# Super Bowl XC.



## yosoyellobo (Nov 1, 2006)

Does anybody knows if it is true that the Black Eyed Peas will be performing at the Super Bowl XC half time show?


----------



## 4HiMarks (Jan 21, 2004)

I doubt it. But check back in about 45 or 46 years.


----------



## Nick (Apr 23, 2002)

I seriously doubt they will still be alive to play halftime at Super Bowl 90.


----------



## yosoyellobo (Nov 1, 2006)

Nick said:


> I seriously doubt they will still be alive to play halftime at Super Bowl 90.
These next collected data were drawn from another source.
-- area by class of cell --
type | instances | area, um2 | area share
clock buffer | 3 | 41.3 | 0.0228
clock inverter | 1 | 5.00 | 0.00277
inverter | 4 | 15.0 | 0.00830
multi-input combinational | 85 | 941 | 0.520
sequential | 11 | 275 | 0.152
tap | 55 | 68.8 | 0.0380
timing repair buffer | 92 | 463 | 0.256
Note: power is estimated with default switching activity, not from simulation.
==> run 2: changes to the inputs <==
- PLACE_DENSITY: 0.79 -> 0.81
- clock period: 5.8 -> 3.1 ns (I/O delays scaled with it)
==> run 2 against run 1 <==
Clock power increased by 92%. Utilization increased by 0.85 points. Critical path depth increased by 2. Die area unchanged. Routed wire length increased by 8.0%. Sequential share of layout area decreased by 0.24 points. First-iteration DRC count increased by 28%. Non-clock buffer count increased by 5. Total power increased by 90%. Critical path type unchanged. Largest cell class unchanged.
## src/rtl/tail_sum_pkg.sv

```systemverilog
// tail_sum_pkg: FSM encoding, config field positions and default buffer depth
// shared by the tail-sum decoder and its packet buffer.
package tail_sum_pkg;
    typedef enum logic {RECV = 1'b0, SEND = 1'b1} state_e;
    localparam int CFG_LEN_MSB = 15;
    localparam int CFG_LEN_LSB = 8;
    localparam int CFG_K_MSB   = 7;
    localparam int CFG_K_LSB   = 0;
    localparam int DEF_DEPTH   = 256;
endpackage

```

## src/rtl/tsd_pkt_buf.sv

```systemverilog
// tsd_pkt_buf: DEPTH x 8 packet store with one synchronous write port and
// two combinational read ports (head byte and matching tail byte).
module tsd_pkt_buf
    import tail_sum_pkg::*;
#(
    parameter int DEPTH = DEF_DEPTH,
    parameter int AW    = $clog2(DEPTH)
) (
    input  logic          clk,
    input  logic          we,
    input  logic [AW-1:0] waddr,
    input  logic [7:0]    wdata,
    input  logic [AW-1:0] raddr_a,
    input  logic [AW-1:0] raddr_b,
    output logic [7:0]    rdata_a,
    output logic [7:0]    rdata_b
);
    logic [7:0] mem_q [DEPTH];

    always_ff @(posedge clk) begin
        if (we) mem_q[waddr] <= wdata;
    end

    assign rdata_a = mem_q[raddr_a];
    assign rdata_b = mem_q[raddr_b];
endmodule

```

## src/rtl/tail_sum_decoder.sv

```systemverilog
// tail_sum_decoder: store-and-forward AXI-Stream decoder; buffers one packet and
// replays it with the first k bytes restored as enc[i] - enc[L-k+i].
module tail_sum_decoder
    import tail_sum_pkg::*;
#(
    parameter int DEPTH = DEF_DEPTH,
    parameter int AW    = $clog2(DEPTH)
) (
    input  logic        clk,
    input  logic        en,
    input  logic [15:0] config_input,
    input  logic [7:0]  s_axis_data,
    input  logic        s_axis_valid,
    input  logic        s_axis_last,
    output logic        s_axis_ready,
    output logic [7:0]  m_axis_data,
    output logic        m_axis_valid,
    output logic        m_axis_last,
    input  logic        m_axis_ready,
    output logic        busy,
    output logic        len_err
);
    typedef logic [AW:0] cnt_t;

    state_e     state_q, state_d;
    cnt_t       wr_cnt_q, wr_cnt_d, rd_idx_q, rd_idx_d, pkt_len_q, pkt_len_d;
    logic [7:0] len_q, len_d, k_q, k_d, k_eff_q, k_eff_d;
    logic [7:0] m_data_q, m_data_d;
    logic       ovf_q, ovf_d, len_err_q, len_err_d;
    logic       m_valid_q, m_valid_d, m_last_q, m_last_d;
    logic [7:0] cur_len, cur_k, head_byte, tail_byte;
    cnt_t       new_len;
    logic       full, k_ok, load, we;

    // Config is taken live on the first beat so a 1-byte packet sees it too.
    assign cur_len = (wr_cnt_q == '0) ? config_input[CFG_LEN_MSB:CFG_LEN_LSB] : len_q;
    assign cur_k   = (wr_cnt_q == '0) ? config_input[CFG_K_MSB:CFG_K_LSB] : k_q;
    assign full    = wr_cnt_q[AW];
    assign new_len = full ? cnt_t'(DEPTH) : wr_cnt_q + cnt_t'(1);
    assign k_ok    = cnt_t'({cur_k, 1'b0}) <= new_len;
    assign load    = !m_valid_q || m_axis_ready;
    assign we      = (state_q == RECV) && s_axis_valid && !full;

    tsd_pkt_buf #(.DEPTH(DEPTH), .AW(AW)) u_buf (
        .clk     (clk),
        .we      (we),
        .waddr   (AW'(wr_cnt_q)),
        .wdata   (s_axis_data),
        .raddr_a (AW'(rd_idx_q)),
        .raddr_b (AW'(pkt_len_q - cnt_t'(k_eff_q) + rd_idx_q)),
        .rdata_a (head_byte),
        .rdata_b (tail_byte)
    );

    always_comb begin
        state_d   = state_q;
        wr_cnt_d  = wr_cnt_q;
        rd_idx_d  = rd_idx_q;
        pkt_len_d = pkt_len_q;
        len_d     = len_q;
        k_d       = k_q;
        k_eff_d   = k_eff_q;
        ovf_d     = ovf_q;
        m_data_d  = m_data_q;
        m_valid_d = m_valid_q;
        m_last_d  = m_last_q;
        len_err_d = 1'b0;
        if (state_q == RECV) begin
            if (s_axis_valid) begin
                wr_cnt_d = full ? wr_cnt_q : wr_cnt_q + cnt_t'(1);
                ovf_d    = ovf_q || full;
                len_d    = cur_len;
                k_d      = cur_k;
                if (s_axis_last) begin
                    state_d   = SEND;
                    pkt_len_d = new_len;
                    k_eff_d   = k_ok ? cur_k : '0;
                    len_err_d = (new_len != cnt_t'(cur_len)) || !k_ok || ovf_q || full;
                end
            end
        end else if (m_valid_q && m_axis_ready && m_last_q) begin
            state_d   = RECV;
            wr_cnt_d  = '0;
            rd_idx_d  = '0;
            ovf_d     = 1'b0;
            m_valid_d = 1'b0;
            m_last_d  = 1'b0;
        end else if (load) begin
            m_valid_d = rd_idx_q < pkt_len_q;
            if (rd_idx_q < pkt_len_q) begin
                m_data_d = (rd_idx_q < cnt_t'(k_eff_q)) ? head_byte - tail_byte : head_byte;
                m_last_d = rd_idx_q == pkt_len_q - cnt_t'(1);
                rd_idx_d = rd_idx_q + cnt_t'(1);
            end
        end
    end

    always_ff @(posedge clk or negedge en) begin
        if (!en) begin
            state_q   <= RECV;
            wr_cnt_q  <= '0;
            rd_idx_q  <= '0;
            pkt_len_q <= '0;
            len_q     <= '0;
            k_q       <= '0;
            k_eff_q   <= '0;
            ovf_q     <= 1'b0;
            m_data_q  <= '0;
            m_valid_q <= 1'b0;
            m_last_q  <= 1'b0;
            len_err_q <= 1'b0;
        end else begin
            state_q   <= state_d;
            wr_cnt_q  <= wr_cnt_d;
            rd_idx_q  <= rd_idx_d;
            pkt_len_q <= pkt_len_d;
            len_q     <= len_d;
            k_q       <= k_d;
            k_eff_q   <= k_eff_d;
            ovf_q     <= ovf_d;
            m_data_q  <= m_data_d;
            m_valid_q <= m_valid_d;
            m_last_q  <= m_last_d;
            len_err_q <= len_err_d;
        end
    end

    assign s_axis_ready = state_q == RECV;
    assign busy         = state_q == SEND;
    assign m_axis_data  = m_data_q;
    assign m_axis_valid = m_valid_q;
    assign m_axis_last  = m_last_q;
    assign len_err      = len_err_q;
endmodule

```

## config.mk

```make
export PLATFORM = sky130hd
export DESIGN_NAME = tail_sum_decoder
export DESIGN_NICKNAME = d
export VERILOG_FILES = /design/src/rtl/tail_sum_pkg.sv /design/src/rtl/tsd_pkt_buf.sv /design/src/rtl/tail_sum_decoder.sv
export SDC_FILE = /design/constraint.sdc
export NUM_CORES = 2
export LEC_CHECK = 0
export BUFFER_PORTS_ARGS = -buffer_cell sky130_fd_sc_hd__buf_2
export CAP_MARGIN = 40
export CORE_UTILIZATION = 50
export CTS_BUF_LIST = sky130_fd_sc_hd__clkbuf_8
export DETAILED_ROUTE_END_ITERATION = 8
export PLACE_DENSITY_LB_ADDON = 0.1
export REMOVE_ABC_BUFFERS = 1
export SYNTH_ARGS = -nofsm -noshare
export SYNTH_HDL_FRONTEND = slang
export SYNTH_HIERARCHICAL = 1
export SYNTH_SLANG_ARGS = --single-unit
```

## constraint.sdc

```tcl
create_clock -name clk -period 7 [get_ports clk]
set_input_delay 0.7 -clock clk [delete_from_list [all_inputs] [get_ports clk]]
set_output_delay 0.7 -clock clk [all_outputs]
set_load 0.01 [all_outputs]
```

-- Word level (Yosys, flattened, before mapping)
Memory sizes are Yosys's and may differ from the RTL's.
Cells that the tools add are included.
- add/sub/neg operators: 6
- magnitude comparators: 3
- equality and inequality tests: 4
- muxes and demuxes: 29
- bitwise logic cells: 2
- reductions and logical operators: 23
- operator list (cell ; number):
    9-bit 2-to-1 mux ; 8
    8-bit 2-to-1 mux ; 4
    9-bit by 1-bit adder with 9-bit output (second input constant) ; 2
    1-bit 2-to-1 mux ; 17
    8-bit subtractor ; 2
    9-bit equality test ; 1
    9-bit <= comparator ; 1
    9-bit zero test ; 1
    9-bit by 8-bit less-than comparator with 1-bit output ; 1
    9-bit less-than comparator ; 1
    9-bit by 8-bit != test with 1-bit output ; 1
    3-bit AND reduction ; 3
    9-bit by 1-bit subtractor with 9-bit output (second input constant) ; 1
    8-bit adder ; 1
    2-bit AND reduction ; 3
    2-bit nonzero test ; 3
    1-bit logical OR ; 5
    1-bit logical AND ; 4
    4-bit AND reduction ; 1
    1-bit zero test ; 3
    2-bit by 1-bit != test with 1-bit output (second input constant) ; 1
    2-bit != test (second input constant) ; 1
    1-bit inverter ; 2
- bits in registers: 64
- bits in writable memories: 2048
- bits of input ports: 29
- output and inout bits: 13
- logic and storage cells: 81
- memories: 1
- memories (memory ; depth ; bits a word ; rd ports ; clocked after Yosys merged registers in ; wr ports ; line ; source):
    u_buf.mem_q ; 256 ; 8 ; 2 ; 0 ; 1 ; tsd_pkt_buf.sv:18 ; logic [7:0] mem_q [DEPTH];

-- Logic depth before layout (Yosys ltp)
- depth after elaboration: 10
- gate-level depth with buffers: 28
- mapped depth without buffers: 26

-- Cells and area by module
Netlist, hierarchy kept.
- modules (own cells, without submodules) (module ; instances ; cells an instance ; area each (sq um) ; sequential area each (sq um)):
    tsd_pkt_buf ; 1 ; 4831 ; 96652.7 ; 61499.0
    tail_sum_decoder ; 1 ; 516 ; 4722.0 ; 1601.5

-- Least setup slack after synthesis
Ideal clock, no wire load.
- path kind: register to register
- start: register rd_idx_q[1]
- end: register m_data_q[6], in the netlist m_axis_data[6]
- setup time: 0.082 ns
- arrival: 5.478 ns
- data required time: 6.918 ns
- path slack: 1.440 ns
- stages on the path, launching flop included: 27
- buffers on the path: 2
- clock period less this slack: 5.560 ns
- path through: dfrtp_1 -> inv_1 -> fa_1 -> inv_1 -> ha_1 -> a21o_1 -> a21oi_1 -> nand2b_1 -> a21boi_0 -> o41a_1 -> xnor2_1 -> clkbuf_1 -> nand2b_1 -> or2_2 -> clkbuf_1 -> o21bai_1 -> a211o_1 -> a32o_1 -> a221oi_2 -> inv_1 -> ha_1 -> nor2b_1 -> o31a_1 -> o21a_1 -> o21ai_0 -> or3b_1 -> a31oi_1
- cells in the longest elaborated chain, start to end: 4
- elaborated cells between the ends (all ways): 7
- classes of those cells: add/sub (2); order compare (2); mux (1); reduce/logical (1); memory (1)
- ends and longest elaborated chain (element ; line ; source):
    start: declaration ; tail_sum_decoder.sv:26 ; cnt_t wr_cnt_q, wr_cnt_d, rd_idx_q, rd_idx_d, pkt_len_q, pkt_len_d;
    start signal: assignment ; tail_sum_decoder.sv:115 ; rd_idx_q <= rd_idx_d;
    8-bit adder ; tail_sum_decoder.sv:50 ; .raddr_b (AW'(pkt_len_q - cnt_t'(k_eff_q) + rd_idx_q)),
    memory read 256 x 8 bit ; -- ;
    net tail_byte[2] ; tail_sum_decoder.sv:31 ; logic [7:0] cur_len, cur_k, head_byte, tail_byte;
    8-bit subtractor ; tail_sum_decoder.sv:91 ; m_data_d = (rd_idx_q < cnt_t'(k_eff_q)) ? head_byte - tail_byte : head_byte;
    8-bit 2-to-1 mux ; tail_sum_decoder.sv:91 ;
    end signal: assignment ; tail_sum_decoder.sv:121 ; m_data_q <= m_data_d;
    end: declaration ; tail_sum_decoder.sv:28 ; logic [7:0] m_data_q, m_data_d;
The timed path passes the listed nets, and every way through them passes these cells.
A chain may end at the register's enable or synchronous reset.

-- Worst setup path after layout
Ends and elaborated chain as after synthesis.

==> summary.txt <==
Floorplan
  – Area of the core: around 0.2 sq mm
  – Full die area: 0.2046 sq mm
  – Die height: 452.3 um
  – Num rows: 164
  – IO Count: between 40 and 50
  – Starting Density: ~51%
  – DIE WIDTH: around 450 um

Place
  – Placed cell count: approximately 8000
  – Setup WS pre-CTS: about 0.23 ns
  – Buffers on Ports: between 40 and 50
  – DPL Wire Length: approximately 220000 um
  – GP Congestion: just under 1

Logic synthesis
  – Post-Syn Area: around 0.10 sq mm
  – Sequential fraction of the synthesis area: between 60% and 70%
  – Ys async rst share: about 3.0%
  – Post-Synth Adder-Cell Area: less than 1%
  – Synth Warn #: 6
  – Xor-xnor portion of the synthesized cell area: less than 1%
  – Largest family of logic cells by synthesized area: multiplexers
  – Most common flop cell mapped by yosys: edfxtp_1
  – Mux share of post-synthesis cell area: between 20% and 30%
  – Syn_area_per_cell: between 15 and 20 sq um
  – Synthesized flop and latch total: ~2100
  – Number of synthesized flops with an enable pin: between 2000 and 2500
  – Post-synthesis simple-gate area fraction: 3.304%
  – Mapped Cells: 5347
  – Compound-Gate Fraction of Synth Area: 4.095%
  – Synth unique cells: 83

Global routing
  – Total gr overflow: 0
  – Initial antenna violation count: 10
  – Total global-route track usage: between 30% and 40%
  – Vias in the first global route: roughly 60000
  – Met2 Track Usage GR: slightly below 50%
  – Met1 Track Usage GR: between 40% and 50%
  – Largest net degree at the start of global routing: 171
  – Global-route wire length before repair: between 400000 and 500000 um
  – Met3 Resource Use GR: 7.345%
  – Most crowded layer after global routing: met2

Clocking
  – CTS tree: built
  – Clock slew seen by the registers of the worst setup and hold paths: around 0.07 ns
  – Clk Latency, worst-skew pair: 1.10 ns
  – Post-CTS setup buffers: 0
  – H-tree levels: 5
  – Clk sinks: roughly 2100
  – Clk root buf: clkbuf_8
  – CTS Buffer Depth: 4
  – Num CTS Buffers: 375

Layout
  – Synth-to-Final Area Change: 11.98%
  – Nets@finish: a little under 6000
  – Multi-input logic area: 0.03539 sq mm
  – Share of cells above drive strength 1: between 30% and 40%
  – Final core occ: between 50% and 60%
  – Storage element area: approximately 0.063 sq mm
  – Filler cells: approximately 15000
  – Final Non-Filler Cells: between 8000 and 9000

Drt
  – DRC violations left: 0
  – DRT antenna net count: 0
  – Routed WL: ~330000 um
  – Avg WL per Cell: between 30 and 40 um
  – DR pass1 iterations: 5
  – Via/cell ratio: between 6 and 7
  – Vias: between 60000 and 70000
  – 1st-iter DRT viols: between 8000 and 9000

Timing
  – RSZ-0062 raised after global routing: no
  – F_max: 0.1515 GHz
  – Final worst slack: 0.4004 ns
  – Max_slew headroom: 20.44%
  – Final setup viols: 0
  – Max-slew violations: 0
  – Min cycle time layout: around 6.6 ns
  – Worst clock skew: 0.07743 ns
  – Final Hold Viols: 0
  – Fin crit share: about 94%
  – Slew at the pin closest to its max-slew limit: between 1 and 1.5 ns

Critical path
  – Crit Reg-Reg Endpoint: m_axis_data[6]$_DFFE_PN0P_
  – Cells on worst reg2reg path: 24
  – Crit path max-delay cell type: o21ai_0
  – Worst path required time: ~8.0 ns
  – CP Max Fanout: 13
  – Critical path's largest stage delay: about 0.65 ns
  – Crit path capture type: flip-flop
  – Crit path top cell by count: inv_1
  – Worst Path Buf+Inv: 5
  – CP top delay family: compound AO/OA/AOI/OAI gates
  – CP startpoint kind: flip-flop
  – Setup CP Type: flip-flop to flip-flop
  – Data arrival time of the critical path: 7.62 ns
  – Worst r2r src: rd_idx_q[1]$_DFFE_PN0P_
  – Crit-path cells: inv_1 -> fa_1 -> inv_1 -> ha_1 -> a21o_1 -> a21oi_1 -> nand2b_1 -> a21boi_0 -> nor2_1 -> xnor2_2 -> clkinvlp_4 -> buf_4 -> mux4_2 -> o21ai_0 -> a32o_1 -> a221oi_2 -> inv_1 -> ha_1 -> nor2b_1 -> o31a_1 -> o21a_1 -> o21ai_0 -> or3b_1 -> a31oi_1
  – R2R setup slack: 0.40 ns

Flow run
  – MaxCap Viol Count: 0

Status
  – Status: complete, no violations

Worst hold path
  – Hold Crit Class: primary input to async pin
## final cells by class
| cell class | instances | area share, % |
|---|---|---|
| sequential | 2112 | 55.60 |
| multi-input combinational | 2757 | 31.18 |
| clock buffer | 382 | 4.632 |
| timing repair buffer | 498 | 4.253 |
| tap | 2656 | 2.928 |
| clock inverter | 263 | 1.161 |
| inverter | 67 | 0.2348 |
| antenna | 5 | 0.01102 |
## metrics by stage
step	hold WS, ns	cell area (sq um)	setup TNS, ns
final	0.1041	113500	0
after floorplan	0.4044	98670	-423.74
after global placement	0.4649	104500	-1.356
after global routing	0.08280	113500	0
after CTS	0.01320	113400	0
after detailed placement	0.4733	106700	0
## layer usage
metal  wire length [um]  up-vias
li1                   -    23780
met1             128400    32220
met2             152600     3865
met3              35560      698
met4              14540        8
met5                 48        -
## state kept, by name, summed over array words and instances (netlist names)
name and flops:
u_buf/mem_q 2048, pkt_len_q 9, rd_idx_q 9, wr_cnt_q 9, k_eff_q 8, k_q 8
len_q 8, m_axis_data 8, busy 1, len_err 1, m_axis_last 1, m_axis_valid 1
ovf_q 1
## worst reg2reg max path, cell delays in order (launching register included)
cell	delay, ns
dfrtp_4	0.42
inv_1	0.06
fa_1	0.60
inv_1	0.06
ha_1	0.29
a21o_1	0.19
a21oi_1	0.27
nand2b_1	0.15
a21boi_0	0.10
nor2_1	0.17
xnor2_2	0.16
clkinvlp_4	0.47
buf_4	0.43
mux4_2	0.45
o21ai_0	0.65
a32o_1	0.35
a221oi_2	0.05
inv_1	0.10
ha_1	0.27
nor2b_1	0.16
o31a_1	0.27
o21a_1	0.19
o21ai_0	0.14
or3b_1	0.36
a31oi_1	0.15
## logic make-up after synthesis
logic type | after synthesis
and+or+nand+nor | 735
adders and majority gates | 51
muxes | 1358
buffers and inverters | 478
AOI/OAI and AO/OA | 578
DFF | 2112
xor gates and xnor gates | 35
## placed cells by master (no fill, tap or decap), types with 19 or more instances in the layout
master / n
mux2i_1: 255
nor2_1: 323
ha_1: 42
o31ai_1: 19
nor2b_1: 32
a221oi_1: 32
edfxtp_1: 2048
xnor2_1: 21
buf_4: 318
a22oi_1: 62
a22o_1: 26
o21ai_0: 70
a21oi_1: 101
dlygate4sd3_1: 21
dfrtp_1: 58
nand2_1: 156
buf_12: 49
clkinv_1: 100
o221ai_1: 65
nor3_1: 35
mux4_2: 1051
o22ai_1: 51
clkbuf_8: 390
inv_1: 164
buf_6: 45
buf_2: 36
nand3_1: 68
mux2_2: 52
nand2b_1: 19
clkinv_2: 45
a211oi_1: 29
## synthesized netlist by cell type (all sizes together) (7+ instances only)
library cell | instances | area share (%)
edfxtp | 2048 | 61
a31oi | 13 | 0.080
ha | 43 | 0.53
nor2b | 34 | 0.21
mux4 | 1051 | 23
a221o | 10 | 0.099
nand2 | 157 | 0.58
o31ai | 19 | 0.14
fa | 8 | 0.16
a21oi | 101 | 0.50
buf | 265 | 2.1
nand4 | 15 | 0.093
o211ai | 15 | 0.11
clkbuf | 146 | 0.54
inv | 63 | 0.23
mux2 | 52 | 0.58
and3 | 9 | 0.056
o22ai | 51 | 0.31
o21a | 7 | 0.052
nand2b | 20 | 0.12
a221oi | 38 | 0.37
a22oi | 62 | 0.46
nor4 | 12 | 0.095
nor2 | 326 | 1.2
or2 | 9 | 0.056
a22o | 26 | 0.22
dfrtp | 64 | 1.6
xnor2 | 26 | 0.22
nand3 | 68 | 0.34
and2 | 14 | 0.086
nor3b | 8 | 0.059
o21ai | 73 | 0.36
o221ai | 67 | 0.59
nor3 | 35 | 0.17
mux2i | 255 | 2.5
nand3b | 7 | 0.052
a2bb2oi | 9 | 0.078
a211oi | 29 | 0.21
xor2 | 9 | 0.078
## worst max path at each step
stage | slack, ns | from | endpoint | cells after the start
finish | 0.40 | rd_idx_q[1]$_DFFE_PN0P_ | m_axis_data[6]$_DFFE_PN0P_ | 24
global route | 0.11 | rd_idx_q[1]$_DFFE_PN0P_ | m_axis_data[6]$_DFFE_PN0P_ | 24
CTS | 0.16 | rd_idx_q[1]$_DFFE_PN0P_ | m_axis_data[7]$_DFFE_PN0P_ | 24
detailed placement | 0.23 | rd_idx_q[1]$_DFFE_PN0P_ | m_axis_data[7]$_DFFE_PN0P_ | 24
global placement | -0.52 | rd_idx_q[1]$_DFFE_PN0P_ | m_axis_data[7]$_DFFE_PN0P_ | 23
floorplan | -34.20 | rd_idx_q[0]$_DFFE_PN0P_ | m_axis_data[6]$_DFFE_PN0P_ | 15
## what timing repair did
action	4_1_cts	5_1_grt
hold buffers	20	1
setup endpoints to repair	0	3
gates resized for setup	0	2
endpoints found under the hold margin	93	4
Power is left out: the tool's default activity adds up to more than one toggle a clock period on the data nets, which glitch-free logic cannot reach.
More or less the same as the Who this year.


----------



## Luck255 (Mar 5, 2009)

yosoyellobo said:


> More or less the same as the Who this year.


I think that was the joke, only really old artists have been playing at halftime since the Jackson incident. I think Cyrus/Montana has a better chance at it though. :lol:


----------



## yosoyellobo (Nov 1, 2006)

yosoyellobo said:


> Does anybody knows if it is true that the Black Eyed Peas will be performing at the Super Bowl XC half time show?


http://www.nflgridirongab.com/2010/09/17/black-eyed-peas-to-play-the-super-bowl-xlv-halftime-show/

So I was off by 45 years.


----------